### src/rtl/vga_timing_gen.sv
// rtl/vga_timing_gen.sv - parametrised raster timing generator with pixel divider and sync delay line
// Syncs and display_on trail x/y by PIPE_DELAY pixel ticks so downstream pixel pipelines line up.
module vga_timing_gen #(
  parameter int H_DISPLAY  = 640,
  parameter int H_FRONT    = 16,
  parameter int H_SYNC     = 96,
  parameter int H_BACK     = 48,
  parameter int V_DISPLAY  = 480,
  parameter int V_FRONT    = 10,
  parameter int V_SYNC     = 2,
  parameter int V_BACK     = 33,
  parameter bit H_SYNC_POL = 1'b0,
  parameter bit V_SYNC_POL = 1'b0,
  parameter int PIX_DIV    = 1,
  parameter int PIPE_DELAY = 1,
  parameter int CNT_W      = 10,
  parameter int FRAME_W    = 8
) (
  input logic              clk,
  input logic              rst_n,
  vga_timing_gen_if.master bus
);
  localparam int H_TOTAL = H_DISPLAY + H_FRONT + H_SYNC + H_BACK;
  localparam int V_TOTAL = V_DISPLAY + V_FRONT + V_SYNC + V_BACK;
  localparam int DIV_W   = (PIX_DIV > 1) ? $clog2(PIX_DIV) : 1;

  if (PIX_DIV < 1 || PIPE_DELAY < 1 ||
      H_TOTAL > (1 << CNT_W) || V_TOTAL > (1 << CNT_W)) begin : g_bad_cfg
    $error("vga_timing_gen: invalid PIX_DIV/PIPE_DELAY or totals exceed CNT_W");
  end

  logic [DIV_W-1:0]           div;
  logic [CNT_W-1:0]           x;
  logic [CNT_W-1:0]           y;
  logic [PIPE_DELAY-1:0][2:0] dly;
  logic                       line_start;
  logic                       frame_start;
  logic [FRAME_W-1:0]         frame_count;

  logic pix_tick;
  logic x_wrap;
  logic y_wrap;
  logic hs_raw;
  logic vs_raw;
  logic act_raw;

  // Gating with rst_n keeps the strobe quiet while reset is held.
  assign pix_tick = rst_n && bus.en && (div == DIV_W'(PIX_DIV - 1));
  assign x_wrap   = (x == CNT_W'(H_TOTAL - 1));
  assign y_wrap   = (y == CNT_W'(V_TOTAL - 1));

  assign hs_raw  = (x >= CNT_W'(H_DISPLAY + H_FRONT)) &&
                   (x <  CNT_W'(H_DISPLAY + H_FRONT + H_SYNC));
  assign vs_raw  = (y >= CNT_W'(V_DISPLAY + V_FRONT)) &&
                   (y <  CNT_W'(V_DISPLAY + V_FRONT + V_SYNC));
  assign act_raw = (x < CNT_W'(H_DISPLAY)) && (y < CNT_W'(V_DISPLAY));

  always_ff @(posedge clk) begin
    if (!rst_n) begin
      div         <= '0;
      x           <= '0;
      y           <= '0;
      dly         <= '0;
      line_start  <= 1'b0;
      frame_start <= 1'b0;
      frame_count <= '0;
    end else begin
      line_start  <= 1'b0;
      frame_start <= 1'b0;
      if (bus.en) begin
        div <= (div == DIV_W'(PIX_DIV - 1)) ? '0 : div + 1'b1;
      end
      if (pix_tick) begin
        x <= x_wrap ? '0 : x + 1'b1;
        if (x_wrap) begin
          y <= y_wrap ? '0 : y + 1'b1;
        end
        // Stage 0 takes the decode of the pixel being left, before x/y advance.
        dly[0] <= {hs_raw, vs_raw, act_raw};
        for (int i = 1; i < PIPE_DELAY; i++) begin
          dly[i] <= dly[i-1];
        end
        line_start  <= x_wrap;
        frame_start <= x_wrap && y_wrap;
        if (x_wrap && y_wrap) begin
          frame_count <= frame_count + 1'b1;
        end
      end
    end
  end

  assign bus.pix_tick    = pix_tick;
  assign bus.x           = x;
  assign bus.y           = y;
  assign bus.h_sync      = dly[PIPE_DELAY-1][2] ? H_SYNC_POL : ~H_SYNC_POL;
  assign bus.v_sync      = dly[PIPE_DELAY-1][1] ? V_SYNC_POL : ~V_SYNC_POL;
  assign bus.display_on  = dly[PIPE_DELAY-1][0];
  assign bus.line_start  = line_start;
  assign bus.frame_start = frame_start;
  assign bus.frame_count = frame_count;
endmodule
══════════════════════════════
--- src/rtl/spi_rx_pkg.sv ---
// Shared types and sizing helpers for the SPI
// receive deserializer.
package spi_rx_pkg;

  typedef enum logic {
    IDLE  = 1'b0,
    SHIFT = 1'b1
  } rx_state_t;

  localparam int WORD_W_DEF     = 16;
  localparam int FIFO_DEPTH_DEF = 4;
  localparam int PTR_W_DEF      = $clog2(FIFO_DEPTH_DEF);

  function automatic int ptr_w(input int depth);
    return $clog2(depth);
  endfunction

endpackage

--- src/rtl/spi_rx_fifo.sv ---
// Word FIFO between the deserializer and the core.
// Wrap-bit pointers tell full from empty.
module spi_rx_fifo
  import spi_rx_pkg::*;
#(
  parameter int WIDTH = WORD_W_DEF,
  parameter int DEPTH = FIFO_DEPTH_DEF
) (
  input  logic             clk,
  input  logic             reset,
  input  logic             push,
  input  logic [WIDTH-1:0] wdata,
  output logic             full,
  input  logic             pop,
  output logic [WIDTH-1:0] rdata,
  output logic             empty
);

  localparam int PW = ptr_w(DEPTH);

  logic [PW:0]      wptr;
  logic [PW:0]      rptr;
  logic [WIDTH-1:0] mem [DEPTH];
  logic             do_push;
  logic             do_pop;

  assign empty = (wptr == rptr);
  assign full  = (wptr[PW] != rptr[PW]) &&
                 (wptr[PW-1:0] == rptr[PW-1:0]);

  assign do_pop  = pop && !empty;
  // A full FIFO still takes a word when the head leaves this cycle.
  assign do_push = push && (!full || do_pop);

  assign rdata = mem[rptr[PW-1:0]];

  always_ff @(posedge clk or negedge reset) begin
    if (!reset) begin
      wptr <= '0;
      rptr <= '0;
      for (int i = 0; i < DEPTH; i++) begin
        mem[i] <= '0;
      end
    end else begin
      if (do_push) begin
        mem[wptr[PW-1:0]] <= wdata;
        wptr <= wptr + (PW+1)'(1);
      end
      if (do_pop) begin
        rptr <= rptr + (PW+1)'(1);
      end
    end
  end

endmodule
══════════════════════════════
EXERCISE INSTRUCTIONS:
Your task is to retype the entries verbatim, starting with the line that holds "H_FRONT + H_SYNC));" and stopping after the line that holds "y <= y_wrap ? '0 : y + 1'b1;".

WRITTEN ANSWER:
                   (x <  CNT_W'(H_DISPLAY + H_FRONT + H_SYNC));
  assign vs_raw  = (y >= CNT_W'(V_DISPLAY + V_FRONT)) &&
                   (y <  CNT_W'(V_DISPLAY + V_FRONT + V_SYNC));
  assign act_raw = (x < CNT_W'(H_DISPLAY)) && (y < CNT_W'(V_DISPLAY));

  always_ff @(posedge clk) begin
    if (!rst_n) begin
      div         <= '0;
      x           <= '0;
      y           <= '0;
      dly         <= '0;
      line_start  <= 1'b0;
      frame_start <= 1'b0;
      frame_count <= '0;
    end else begin
      line_start  <= 1'b0;
      frame_start <= 1'b0;
      if (bus.en) begin
        div <= (div == DIV_W'(PIX_DIV - 1)) ? '0 : div + 1'b1;
      end
      if (pix_tick) begin
        x <= x_wrap ? '0 : x + 1'b1;
        if (x_wrap) begin
          y <= y_wrap ? '0 : y + 1'b1;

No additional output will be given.